People bitched and moaned about Alien: Isolation being too long. I never got that criticism as I thoroughly enjoyed every single playthrough for the whole duration.
 
Doesn't matter, the game being fun is what matters.

If a game feels too long it's because the game is not fun, boring, bad paced or just bad. Long games that manage to be fun are perfectly fine, and probably the best designed ones since they keep the player engaged for so long.
 
I love short games with replay value.

6~10 hours is ideal for me. RPG's can last longer, 30 hours being the sweet spot for me, doing just the main quests.

Today's games are too long, and not with content, but with quests designed to make you waste time, so the studio can meet some BS metric.

I understand games are expensive, but think about it, it's not better to have an amazing tight experience, of say, 10 hours, without pacing issues, without some BS mechanic. Just pure awesomeness.
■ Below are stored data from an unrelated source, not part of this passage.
--- /design/flow/run.sh ---
#!/bin/bash
# OpenROAD 26Q1-2900-gdf79404cd8, Yosys 0.63+post, stock flow scripts
make -C /OpenROAD-flow-scripts/flow DESIGN_CONFIG=/design/flow/config.mk WORK_HOME=/design/flow/orfs finish
--- /design/flow/config.mk ---
export PLATFORM = sky130hd
export DESIGN_NAME = Modulo_Bluetooth
export DESIGN_NICKNAME = Modulo_Bluetooth
export VERILOG_FILES = /design/flow/design.v
export SDC_FILE = /design/flow/constraint.sdc
export NUM_CORES = 4
export LEC_CHECK = 1
export CORE_UTILIZATION = 30
--- /design/flow/constraint.sdc ---
current_design Modulo_Bluetooth

set clk_period 3.2
set clk_io_pct 0.2

create_clock -name clk0 -period $clk_period [get_ports {Clk}]

set non_clock_inputs [all_inputs -no_clocks]
set_input_delay [expr $clk_period * $clk_io_pct] -clock clk0 $non_clock_inputs
set_output_delay [expr $clk_period * $clk_io_pct] -clock clk0 [all_outputs]
--- /design/flow/design.v ---
module Modulo_Bluetooth(
		input [7:0] TxData,
    	input Clk                     ,
    	input Rst_n                   ,   
    	output Tx                      
	);
wire          	RxDone          ;  
wire          	TxDone          ;  
wire            tick		;  
wire          	TxEn            ;
wire 		RxEn		;
wire [3:0]      NBits    	;
wire [15:0]    	BaudRate        ;  
assign 		RxEn = 1'b1	;
assign 		TxEn = 1'b1	;
assign 		BaudRate = 16'd325; 	 
assign 		NBits = 4'b1000	;	 
UART_rs232_tx I_RS232TX(
   	.Clk(Clk)            	,
    	.Rst_n(Rst_n)         	,
    	.TxEn(TxEn)           	,
    	.TxData(TxData)      	,
   	.TxDone(TxDone)      	,
   	.Tx(Tx)               	,
   	.Tick(tick)           	,
   	.NBits(NBits)
    );
UART_BaudRate_generator I_BAUDGEN(
    	.Clk(Clk)               ,
    	.Rst_n(Rst_n)           ,
    	.Tick(tick)             ,
    	.BaudRate(BaudRate)
    );
endmodule
module UART_BaudRate_generator(
    Clk                   ,
    Rst_n                 ,
    Tick                  ,
    BaudRate
    );
input           Clk                 ;  
input           Rst_n               ;  
input [15:0]    BaudRate            ;  
output          Tick                ;  
reg [15:0]      baudRateReg         ;  
always @(posedge Clk or negedge Rst_n)
    if (!Rst_n) baudRateReg <= 16'b1;
    else if (Tick) baudRateReg <= 16'b1;
         else baudRateReg <= baudRateReg + 1'b1;
assign Tick = (baudRateReg == BaudRate);
endmodule
module UART_rs232_tx (Clk,Rst_n,TxEn,TxData,TxDone,Tx,Tick,NBits);	 
input Clk, Rst_n, TxEn,Tick;	 
input [3:0]NBits;		 
input [7:0]TxData;		 
output Tx;
output TxDone;
parameter  IDLE = 1'b0, WRITE = 1'b1;	 
reg  State, Next;			 
reg  TxDone = 1'b0;			 
reg  Tx;				 
reg write_enable = 1'b0;		 
reg start_bit = 1'b1;			 
reg stop_bit = 1'b0;			 
reg [4:0] Bit = 5'b00000;		 
reg [3:0] counter = 4'b0000;		 
reg [7:0] in_data=8'b00000000;		 
reg [1:0] R_edge;			 
wire D_edge;				 
always @ (posedge Clk or negedge Rst_n)			 
begin
if (!Rst_n)	State <= IDLE;				 
else 		State <= Next;				 
end
always @ (State or D_edge or TxData or TxDone) 
begin
    case(State)	
	IDLE:	if(D_edge)		Next = WRITE;		 
		else			Next = IDLE;
	WRITE:	if(TxDone)		Next = IDLE;  		 
		else			Next = WRITE;
	default 			Next = IDLE;
    endcase
end
always @ (State)
begin
    case (State)
	WRITE: begin
		write_enable <= 1'b1;	 
	end
	IDLE: begin
		write_enable <= 1'b0;	 
	end
    endcase
end
always @ (posedge Tick)
begin
	if (!write_enable)				 
	begin
	TxDone = 1'b0;
	start_bit <=1'b1;
	stop_bit <= 1'b0;
	end
	if (write_enable)				 
	begin
	counter <= counter+1;				 
	if(start_bit & !stop_bit)			 
	begin
	Tx <=1'b0;					 
	in_data <= TxData;				 
	end		
	if ((counter == 4'b1111) & (start_bit) )	 
	begin		
	start_bit <= 1'b0;
	in_data <= {1'b0,in_data[7:1]};
	Tx <= in_data[0];
	end
	if ((counter == 4'b1111) & (!start_bit) &  (Bit < NBits-1))	 
	begin		
	in_data <= {1'b0,in_data[7:1]};
	Bit<=Bit+1;
	Tx <= in_data[0];
	start_bit <= 1'b0;
	counter <= 4'b0000;
	end	
	if ((counter == 4'b1111) & (Bit == NBits-1) & (!stop_bit))	 
	begin
	Tx <= 1'b1;	
	counter <= 4'b0000;	
	stop_bit<=1'b1;
	end
	if ((counter == 4'b1111) & (Bit == NBits-1) & (stop_bit) )	 
	begin
	Bit <= 4'b0000;
	TxDone <= 1'b1;
	counter <= 4'b0000;
	end
	end
end
always @ (posedge Clk or negedge Rst_n)
begin
	if(!Rst_n)
	begin
	R_edge <= 2'b00;
	end
	else
	begin
	R_edge <={R_edge[0], TxEn};
	end
end
assign D_edge = !R_edge[1] & R_edge[0];
endmodule
==> flow/run.sh <==
#!/bin/bash
# OpenROAD 26Q1-2900-gdf79404cd8, Yosys 0.63+post, stock flow scripts
make -C /OpenROAD-flow-scripts/flow DESIGN_CONFIG=/design/flow/config.mk WORK_HOME=/design/flow/orfs finish
==> flow/config.mk <==
export PLATFORM = sky130hd
export DESIGN_NAME = test_DAC
export DESIGN_NICKNAME = test_DAC
export VERILOG_FILES = /design/flow/design.v
export SDC_FILE = /design/flow/constraint.sdc
export NUM_CORES = 4
export LEC_CHECK = 1
export CORE_AREA = 10 10 92 92
export DIE_AREA = 0 0 102 102
==> flow/constraint.sdc <==
current_design test_DAC

set clk_period 3.5
set clk_io_pct 0.2

create_clock -name clk0 -period $clk_period [get_ports {clk}]

set non_clock_inputs [all_inputs -no_clocks]
set_input_delay [expr $clk_period * $clk_io_pct] -clock clk0 $non_clock_inputs
set_output_delay [expr $clk_period * $clk_io_pct] -clock clk0 [all_outputs]
`/design/flow/run.sh`:
```
#!/bin/bash
# OpenROAD 26Q1-2900-gdf79404cd8, Yosys 0.63+post, stock flow scripts
make -C /OpenROAD-flow-scripts/flow DESIGN_CONFIG=/design/flow/config.mk WORK_HOME=/design/flow/orfs finish
```
`/design/flow/config.mk`:
```
export PLATFORM = sky130hd
export DESIGN_NAME = arithmetic_constant
export DESIGN_NICKNAME = arithmetic_constant
export VERILOG_FILES = /design/flow/design.v
export SDC_FILE = /design/flow/constraint.sdc
export NUM_CORES = 4
export LEC_CHECK = 1
export CORE_AREA = 10 10 70 70
export DIE_AREA = 0 0 80 80
```
`/design/flow/constraint.sdc`:
```
current_design arithmetic_constant

set clk_period 1.9
set clk_io_pct 0.2

create_clock -name clk0 -period $clk_period

set non_clock_inputs [all_inputs -no_clocks]
set_input_delay [expr $clk_period * $clk_io_pct] -clock clk0 $non_clock_inputs
set_output_delay [expr $clk_period * $clk_io_pct] -clock clk0 [all_outputs]
```
`/design/flow/design.v`:
```
`timescale 1ns / 1ps
module arithmetic_constant(num,res1,res2,res3,res4,res5);
input [7:0] num;
output [7:0] res1;
output [7:0] res2;
output [7:0] res3;
output [7:0] res4;
output [7:0] res5;
parameter coef=8'h02;
assign res1=coef+num;
assign res2 =num-coef;
assign res3=coef*num;
assign res4 = num/coef;
assign res5=num%coef;
endmodule
```
==> results.py <==
# Auto-generated metrics
metrics = {
    "synthesis": {
        "post_synth_instance_area_sq_um": 414.1,
        "ys_top_cells_by_count": "sky130_fd_sc_hd__buf_4 (27), sky130_fd_sc_hd__xnor2_1 (6), sky130_fd_sc_hd__xor2_1 (4)",
        "synthMostInstantiatedCell": "sky130_fd_sc_hd__buf_4",
        "syn-mean-instance-area_sq_um": 7.530,
        "top_area_cell": "sky130_fd_sc_hd__buf_4",
        "area_leaders": "sky130_fd_sc_hd__buf_4 (49%), sky130_fd_sc_hd__xnor2_1 (13%), sky130_fd_sc_hd__xor2_1 (8.5%), sky130_fd_sc_hd__ha_1 (6.0%), sky130_fd_sc_hd__nand3_1 (3.6%)",
        "yosysWarningCount": 0,
        "synth.lib_cells_used.distinct": 16,
        "synth.yosys.num_cells": 55,
        "top_cell_area_share_pct": 48.94,
        "ys_area_sq_um": 414.1,
        "postSynthCellCount": 55,
        "yosys.stat.seqShare_pct": 0,
    },
    "finish": {
        "ff_latch_area_sq_um": 0,
        "final-comb-area_sq_um": 261.5,
        "final_cell_area_sq_um": 764.5,
        "layout_area_overhead_pct": 84.59,
        "layout-drive-gt1-share_pct": 32.14,
        "ff_count": 0,
        "filler_cell_count": 386,
        "clkbuf_count": 0,
    },
    "floorplanning": {
        "design.die.area_sq_mm": 0.006400,
        "width_of_the_chip_microns": 80,
        "fp-row-count": 21,
        "coreArea_sq_mm": 0.003416,
        "io-pin-count": 48,
        "fp_util_pct": 12.12,
        "die-height_microns": 80,
    },
    "hold_path": {
        "worstHoldPathType": "primary input to output port",
    },
    "job": {
        "log.warning_count": 34,
        "timing.max_cap.violations": 0,
    },
    "route": {
        "drc": 0,
        "route.detailed.vias_per_inst": 3.100,
        "routedWlPerCell_microns": 10.36,
        "vias": 403,
        "ant_cells": 0,
        "ant_nets": 0,
        "postRouteWirelength_microns": 1347,
        "drtPass1Iterations": 1,
        "first_iter_violations": 0,
    },
    "placement": {
        "dpl-instance-area_sq_um": 718.2,
        "finalWeightedCongestion": 0.7458,
        "port_buffers": 34,
    },
    "grt": {
        "track_usage_pct": 3.557,
        "grt_antenna_before_repair": 0,
        "first_global_vias": 396,
        "grt_pass1_wl_microns": 1925,
        "grt_start_max_net_pins": 6,
        "overflow": 0,
    },
    "sta": {
        "period_needed_ps": 1834,
        "clock.fmax_ghz": 0.5453,
        "hold_viol_final": 0,
        "final.hold.worst_slack_ps": 760.0,
        "max_slew_vio_count": 0,
        "min_period_over_period_pct": 96.52,
        "unrepaired_setup_endpoints_after_global_routing": "yes",
        "finalSetupViolations": 0,
    },
    "setup_path": {
        "setup.worst_path.start_class": "primary input",
        "crit_type": "primary input to output port",
        "critical_path.max_fanout": 4,
        "worstPathRequired_ps": 1520,
        "cp-end-kind": "output port",
        "arrival_ps": 1450,
    },
    "status": {
        "status": "completed",
    },
    "pwr": {
        "leakage_nw": 0.3650,
        "largest_voltage_drop_on_the_vdd_net_mv": 0.07419,
        "powerDensity_mw_per_mm2": 184.8,
    },
}
==> kinds of logic after synthesis <==
group	after synthesis	share of synthesized area [%]
buffers and inverters	31	54.38
adders and majority gates	2	6.041
other	1	0.9055
and+or+nand+nor	11	17.52
xor gates and xnor gates	10	21.15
Such a game will worth revisiting, quick to beat, satisfying from the beginning to the end.

I believe most of us finish about 10~20% of our games. And that is because they are too damm long!
 
I do enjoy short indie and AA games that can be completed over a weekend but if it's a game I really love - no such thing as ideal length, the longer the better. But that's also why I skip many games that are just too big for being only ok.
 
It's not length that is the most important, but how content is delivered.
I hate when games are padded with filler to make up game time. I hate games that make the player waste time doing fetch quest after fetch quest, or quests to kill x amount of low tier enemies to upgrade some item.
I hate games that have crafting systems that are there just to gate content, and force the player to waste hours gathering random stuff.
 
depends.

it's not the length it's how it's used :messenger_winking_tongue:

a 5-10 hour game can over stay it's welcome and a 150 hour game might deserve to go on another 50-100 hours.

edit: to try give you a proper answer i'd say 20-30 hours. if a game is 40-50+ then i'm gonna spend more time researching it before i buy it. if i paid £10-60 for a 20-30 hour game i won't be too pissed as long as it makes use of the time it wants me to put into it. if a game is <15-20 hours then it better be damn cheap or really good.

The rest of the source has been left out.